OPINION

Matric: Don't celebrate mediocrity

Jack Bloom says South Africans should start aspiring to higher standards

I suppose one can forgive Education Minister Angie Motshekga her moment of elation. Instead of the expected low improvement in matric results, she announced a "whopping" increase from a 60.7% pass rate in 2008 to 67.8% last year. "It is a true reflection of learner achievement" she gushed.

But in truth, should one be excited that 32% of pupils failed last year? Or that most Grade 1s don't even get to matric where the quality of passes is mostly low, with 30% accepted as a pass. As DA Education Spokesman Wilmot James points out, would you go to a doctor who gets his diagnosis right three times out of 10? Or fly on a plane where the pilot gets three out of 10 landings right?

Most of the new matriculants will not find jobs or go on to further study with their low passes. Of those who do get to university, half fail their first year. Maths is critical, but 14 000 fewer pupils passed last year than in 2009.

So it is really hard to prettify these results unless one's aspirations are really low. I am reminded of the "soft bigotry of low expectations" that US President George W Bush condemned when pushing education reform.

Surely we must go beyond President Jacob Zuma's repeated line that "teachers must be in school, in class, on time, teaching for at least seven hours a day"? This is about as basic as you can get, and no guarantee of improvement if teachers are not properly qualified, motivated or supported.

Nonetheless, there are some really inspiring stories of pupils from deprived backgrounds who defied the odds. My favourite comment is from Vusani Tutu who got five distinctions at a Soweto school. He said "I'm a rose growing from concrete ... I'd come to school at night, walk back home in the dark ...I dream of being the next Mark Shuttleworth and I'll go for that dream at Wits, where I'll study aeronautical engineering."

We should not minimize the depth of the challenge, since good matric results will not happen without a solid foundation phase.

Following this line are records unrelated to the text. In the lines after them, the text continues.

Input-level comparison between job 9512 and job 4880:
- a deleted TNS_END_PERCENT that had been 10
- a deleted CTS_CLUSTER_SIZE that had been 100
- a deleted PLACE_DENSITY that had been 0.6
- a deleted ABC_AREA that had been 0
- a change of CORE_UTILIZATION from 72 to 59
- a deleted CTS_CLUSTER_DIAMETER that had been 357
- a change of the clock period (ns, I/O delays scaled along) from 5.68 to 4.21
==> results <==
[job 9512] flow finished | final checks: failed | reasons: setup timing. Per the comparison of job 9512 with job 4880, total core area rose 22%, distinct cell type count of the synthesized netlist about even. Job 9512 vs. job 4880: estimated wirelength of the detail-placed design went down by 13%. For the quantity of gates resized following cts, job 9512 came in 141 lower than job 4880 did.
==> 01-11: inputs <==
==> flow/design.v <==
parameter ADD     = 4'b0000;
parameter SUB     = 4'b0001;
parameter AND     = 4'b0010;
parameter OR      = 4'b0011;
parameter XOR     = 4'b0100;
parameter NOT     = 4'b0101;
parameter MOV     = 4'b0110;
parameter NOP     = 4'b0111;
parameter LOAD    = 4'b1000;
parameter STORE   = 4'b1001;
parameter LOAD_IM = 4'b1010;
parameter BRN_Z   = 4'b1011;
parameter BRN_N   = 4'b1100;
parameter BRN_O   = 4'b1101;
parameter BRN     = 4'b1110;
module ALU  #(parameter N = 8) (
    input logic clk, arstn, rst, en,
    input logic [2:0] OP, 
    input logic signed [N-1:0] A, 
    input logic signed [N-1:0] B, 
    output logic  [2:0] ONZ,
    output logic signed [N-1:0] Result 
);
logic [2:0] temp_ONZ;
logic signed [N-1:0] temp_result;
always_comb begin
    logic Overflow;
    Overflow = 1'b0;
    case (OP)
        3'b000: begin  
            {Overflow, temp_result} = A + B;
            temp_ONZ[2] = Overflow ^ temp_result[N-1];
            temp_ONZ[1] = temp_result[N-1];
            temp_ONZ[0] = &(~temp_result);
        end
        3'b001: begin  
            {Overflow, temp_result} = A - B;
            temp_ONZ[2] = Overflow ^ temp_result[N-1];
            temp_ONZ[1] = temp_result[N-1];
            temp_ONZ[0] = &(~temp_result);
        end
        3'b010: begin  
            temp_result = A & B;
            temp_ONZ[2] = 0;
            temp_ONZ[1] = temp_result[N-1];
            temp_ONZ[0] = &(~temp_result);
        end
        3'b011: begin  
            temp_result = A | B;
            temp_ONZ[2] = 0;
            temp_ONZ[1] = temp_result[N-1];
            temp_ONZ[0] = &(~temp_result);
        end
        3'b100 : begin  
            temp_result = A ^ B;
            temp_ONZ[2] = 0;
            temp_ONZ[1] = temp_result[N-1];
            temp_ONZ[0] = &(~temp_result);
            end
        3'b101 : begin  
            {Overflow, temp_result} = A + 1;
            temp_ONZ[2] = Overflow ^ temp_result[N-1];
            temp_ONZ[1] = temp_result[N-1];
            temp_ONZ[0] = &(~temp_result);
            end
        3'b110 : begin  
            temp_result = A;
            temp_ONZ[2] = 0;
            temp_ONZ[1] = temp_result[N-1];
            temp_ONZ[0] = &(~temp_result);      
            end
        3'b111 : begin  
            temp_result = B;
            temp_ONZ[2] = 0;
            temp_ONZ[1] = temp_result[N-1];
            temp_ONZ[0] = &(~temp_result);
            end
        default: begin
            temp_ONZ = 3'h0;
            temp_result = 0;
        end
    endcase
end
always_ff @(posedge clk or negedge arstn) begin
    if (!arstn) begin
        Result <= 0;
    end
    else begin
        Result <= temp_result;
    end
end
always_ff @(posedge clk or negedge arstn) begin
    if (!arstn) begin
        ONZ <= 0;
    end 
    else if (rst) begin
        ONZ <= 0;
    end 
    else if (en) begin
        ONZ <= temp_ONZ;
    end
end
endmodule
module RF  #(parameter N = 8, parameter addressBits = 2) ( 
    input logic clk,
    input logic rst_n,
    input logic selectDestinationA,
    input logic selectDestinationB,
    input logic [1:0] selectSource,
    input logic [addressBits-1:0] writeAddress,
    input logic write_en,
    input logic [addressBits-1:0] readAddressA,
    input logic [addressBits-1:0] readAddressB,
    input logic [N-1:0] A, 
    input logic [N-1:0] B, 
    input logic [N-1:0] C, 
    output logic [N-1:0] destination1A,
    output logic [N-1:0] destination2A,
    output logic [N-1:0] destination1B,
    output logic [N-1:0] destination2B
);
    logic [N-1:0] mem [(2**addressBits)-1:0];
    logic [N-1:0] sourceData;
    logic [N-1:0] readA, readB;
    always_ff @(posedge clk, negedge rst_n) begin
        if(!rst_n) begin
            for(int i = 0; i < 2**addressBits; i++) begin
                if (i == 1) begin
                    mem[i] <= -1;
                end else begin
                    mem[i] <= 0;
                end
            end
        end else begin
            for(int i = 0; i < 2**addressBits; i++) begin
                if(write_en && writeAddress == i) begin
                    mem[i] <= sourceData;
                end
            end
        end
    end
    always_comb begin
        case (selectSource)
            2'b00: sourceData = A;
            2'b01: sourceData = B;
            2'b10: sourceData = C;
            default: sourceData = 0;
        endcase
        readA = 0;
        readB = 0;
        for(int i = 0; i < 2**addressBits; i++) begin
            if(readAddressA == i) begin
                readA = mem[i];
            end
            if(readAddressB == i) begin
                readB = mem[i];
            end
        end
        if(selectDestinationA) begin
            destination1A = 0;
            destination2A = readA;
        end else begin
            destination1A = readA;
            destination2A = 0;
        end
        if(selectDestinationB) begin
            destination1B = 0;
            destination2B = readB;
        end else begin
            destination1B = readB;
            destination2B = 0;
        end
    end
endmodule
Design Datapath, start of the top module:
module Datapath(input clk,
					input reset,
					output [31:0] imem_addr,
					input [31:0] imem_rdata,
					output [31:0] dmem_addr,
					output [31:0] dmem_wdata,
					output dmem_we,
					input [31:0] dmem_rdata,
					output wb_valid,
					output [4:0] wb_rd,
					output [31:0] wb_data);
For scale: roughly 6100 cells after synthesis, about 200 I/O pins, about 67000 µm² of cells after synthesis.
clock: 7.86 ns
lec_check: 0
cap_margin: 20
core_margin: 2
core_utilization: 55
max_routing_layer: met4
place_density: 0.6
setup_slack_margin: 1.93
slew_margin: 20
tns_end_percent: 35
run.sh (not shown) runs the stock make flow with config.mk's settings and CLKGATE_MAP_FILE=.
The first run produced a layout that fails on negative setup slack.
Then changed:
Settings changed: ABC_AREA set to 0, CORE_ASPECT_RATIO set to 0.84, CORE_UTILIZATION 55 to 72, CTS_CLUSTER_DIAMETER set to 51, CTS_CLUSTER_SIZE set to 76, GPL_TIMING_DRIVEN set to 1, HOLD_SLACK_MARGIN set to -0.08, PLACE_DENSITY 0.6 to 0.66, SETUP_SLACK_MARGIN 1.93 to -0.95.
Clock period 7.86 ns to 6.37 ns, I/O delays scaled along.
Result:
- The new run aborted during global routing
- area after synthesis stays the same
- die area decreases by 23%
- synthesized cell count does not change
run A:
==> flow/design.v (excerpt) <==
module finalproject(clk, rst, rows, LEDs, columns, signalout, ss1, ss2, ss3, ss4, ss5, ss6);
input [3:0] rows;  
input clk;  
input rst;  
output [9:0] LEDs;  
output [3:0] columns;  
output signalout;  
output [6:0] ss1, ss2, ss3, ss4, ss5, ss6;  
wire [31:0] countlow, counthigh;  
keypadwithtones kwt(.rows(rows), .clk(clk), .rst(rst), .LEDs(LEDs), .columns(columns), .countlow(countlow), .counthigh(counthigh));
rotatingdisplay rd(.clk(clk), .rst(rst), .ss1(ss1), .ss2(ss2), .ss3(ss3), .ss4(ss4), .ss5(ss5), .ss6(ss6));
toneprocessor tp(.clk(clk), .rst(rst), .countlow(countlow), .counthigh(counthigh), .signalout(signalout));
endmodule
==> flow/config.mk <==
export PLATFORM = sky130hd
export DESIGN_NAME = finalproject
export DESIGN_NICKNAME = finalproject
export VERILOG_FILES = /design/flow/design.v
export SDC_FILE = /design/flow/constraint.sdc
export NUM_CORES = 4
export LEC_CHECK = 0
export CAP_MARGIN = 20
export CELL_PAD_IN_SITES_GLOBAL_PLACEMENT = 3
export CORE_MARGIN = 10
export CORE_UTILIZATION = 65
export CTS_CLUSTER_DIAMETER = 302
export CTS_CLUSTER_SIZE = 23
export MIN_ROUTING_LAYER = met2
export PLACE_DENSITY_LB_ADDON = 0.17
export SETUP_SLACK_MARGIN = -0.11
export SLEW_MARGIN = 20
export TNS_END_PERCENT = 5
==> flow/constraint.sdc <==
create_clock -name core_clock -period 2.8 [get_ports {clk}]
set_input_delay 0.5600 -clock core_clock [delete_from_list [all_inputs] [get_ports {clk}]]
set_output_delay 0.5600 -clock core_clock [all_outputs]
set_load 0.01 [all_outputs]
run.sh (not shown) runs the stock make flow with config.mk's settings and CLKGATE_MAP_FILE=.
Run A is listed as incomplete: the tool reported an error in 3_1_place_gp_skip_io and the run ended there.
Modified inputs, run B compared to run A
- a deleted CTS_CLUSTER_DIAMETER that had been 302
- a deleted TNS_END_PERCENT that had been 5
- a change of CORE_MARGIN from 10 to 2
- a deleted SETUP_SLACK_MARGIN that had been -0.11
- a change of CTS_CLUSTER_SIZE from 23 to 36
- a deleted CELL_PAD_IN_SITES_GLOBAL_PLACEMENT that had been 3
- a deleted MIN_ROUTING_LAYER that had been met2
- a change of CORE_UTILIZATION from 65 to 70
- a deleted PLACE_DENSITY_LB_ADDON that had been 0.17
- a change of the clock period (ns, I/O delays scaled along) from 2.8 to 2.83
[summary]
Comparing run B against run A, there is no change at all in cell count listed in synth_stat.txt.
Lower core outline area goes to run B over run A.
Initial core utilization: run B vs run A up 5.0 points
In the floorplan summary, run B is listed with a die area less than that of run A.
Run B has die boundary width below what run A had.
Flow for run B halted at 5_1_grt, error code GRT-0232.
Status(run A) = ERROR, stage = 3_1_place_gp_skip_io
Number of flops mapped to enable cells by yosys: run A vs run B identical
## Diff of input files: run C against run B
- removing CTS_CLUSTER_SIZE (formerly 36)
- changing CORE_UTILIZATION from 70 to 12
- changing the clock period (ns, I/O delays scaled along) from 2.83 to 12.6
==> comparison <==
Run C completed end to end with timing, DRC and antenna clean.
Row total core area: run C higher / run B lower
Diff run B -> run C: number of cells upsized or downsized after cts moved down, post-synthesis instance area closely matched the old numbers, worst setup timing slack at the placement stage climbed 8.24 ns, area enclosed by the die boundary higher.
Edits applied to the flow inputs when going from run C to run D:
- a change of CORE_UTILIZATION from 12 to 66
- a change of the clock period (ns, I/O delays scaled along) from 12.6 to 3.32
## What came out
- Of the two candidates, run C has the worse clock skew and run D the better one.
- Run D vs. run C: sequential share of layout area stayed essentially flat, cell area stayed essentially flat, placed standard-cell area fell by about 3.4%, global-route usage rose by 25 points.
- When run D is set beside run C, its slew at the pin closest to its max-slew limit turns out to be 0.13 ns larger.
- Run D: complete, dirty (setup timing)
- Both conditions hold for run C: the flow ran to the end and the final layout passed the timing, design-rule and antenna checks.
- Run D: first-iteration DRC count higher than run C
- For total number of vias, dividing the value from run C by the value from run D gives 0.926.
- Delta (run D minus run C): number of port buffers shows no meaningful change; fraction of met3 tracks used by global routing went up 3.2 points; count of placed standard cells including taps shows a reduction of 1332.
Here is what was changed in the inputs of run E compared with run D.
- a change of CORE_UTILIZATION from 66 to 71
- an added ABC_AREA of 1
- an added PLACE_DENSITY of 0.36
- an added CORE_ASPECT_RATIO of 1.77
- an added SETUP_SLACK_MARGIN of 0.6
- a change of the clock period (ns, I/O delays scaled along) from 3.32 to 5.08
Results
Sort run E and run D by total routed wirelength asc -> top: run D. Of run E and run D, run E shows the higher total iterations of the first detailed-routing run, with run D below it. Run E completed; timing, DRC and antenna clean. Changes observed in run E relative to run D: area of the synthesized netlist per yosys stat climbed 10%; total die size climbed 2.5%. Run E ended up with a higher via count than run D did. Summary of run E over run D: cell area moved down; detail-routed via count per cell moved down; final critical-path required period moved up; reported clock group power moved down.
Here is what was changed in the inputs of run F compared with run E.
- swapping 0.36 for 0.67 in PLACE_DENSITY
- clearing CORE_ASPECT_RATIO, which used to be 1.77
- putting CTS_CLUSTER_SIZE at 47 where nothing was set
- clearing ABC_AREA, which used to be 1
- clearing SETUP_SLACK_MARGIN, which used to be 0.6
- swapping 71 for 72 in CORE_UTILIZATION
- swapping 5.08 for 3.23 in the clock period (ns, I/O delays scaled along)
Findings:
Final checks on run F, whose flow otherwise completed, came back failing, citing setup timing. Run F vs run E — clock share of power rose 0.5 points. What run E reported for non-clock buffer count has to be multiplied by 3.3 to get the figure for run F. Against run E, run F reports a required arrival time at the worst endpoint that is lower.
Power figures rest on the tool's default switching activity, not on a simulated workload.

Even in Gauteng, as pointed out by Education MEC Barbara Creecy, about half of children going to high school can't read or write.

We really need a broader societal/cultural change so that people like Vusani Tutu are the role models, not get-rich-quick gangsters or Julius Malema-types who flunked high school. American studies have also shown the critical importance of a nurturing two-parent family in accounting for differences in educational attainment.

Pouring money into schools has not worked there, especially where children come from broken homes. What has worked in areas like Harlem in New York are programmes like the No Excuses Schools where a highly demanding culture of achievement is promoted throughout the entire community.

Neighbourhood by neighbourhood, local leaders need to create No Excuses counter-cultures where tough measurable demands are set and met. They should be assisted by legislation like that passed recently in the Western Cape that authorizes inspections and performance agreements with school principals.

Community pressure should isolate teacher unions that don't go along with this. Instead of celebrating mediocrity, we should aspire to the high standards that will make us a winning country.

Jack Bloom is a DA member of the Gauteng legislature. This article first appeared in The Citizen.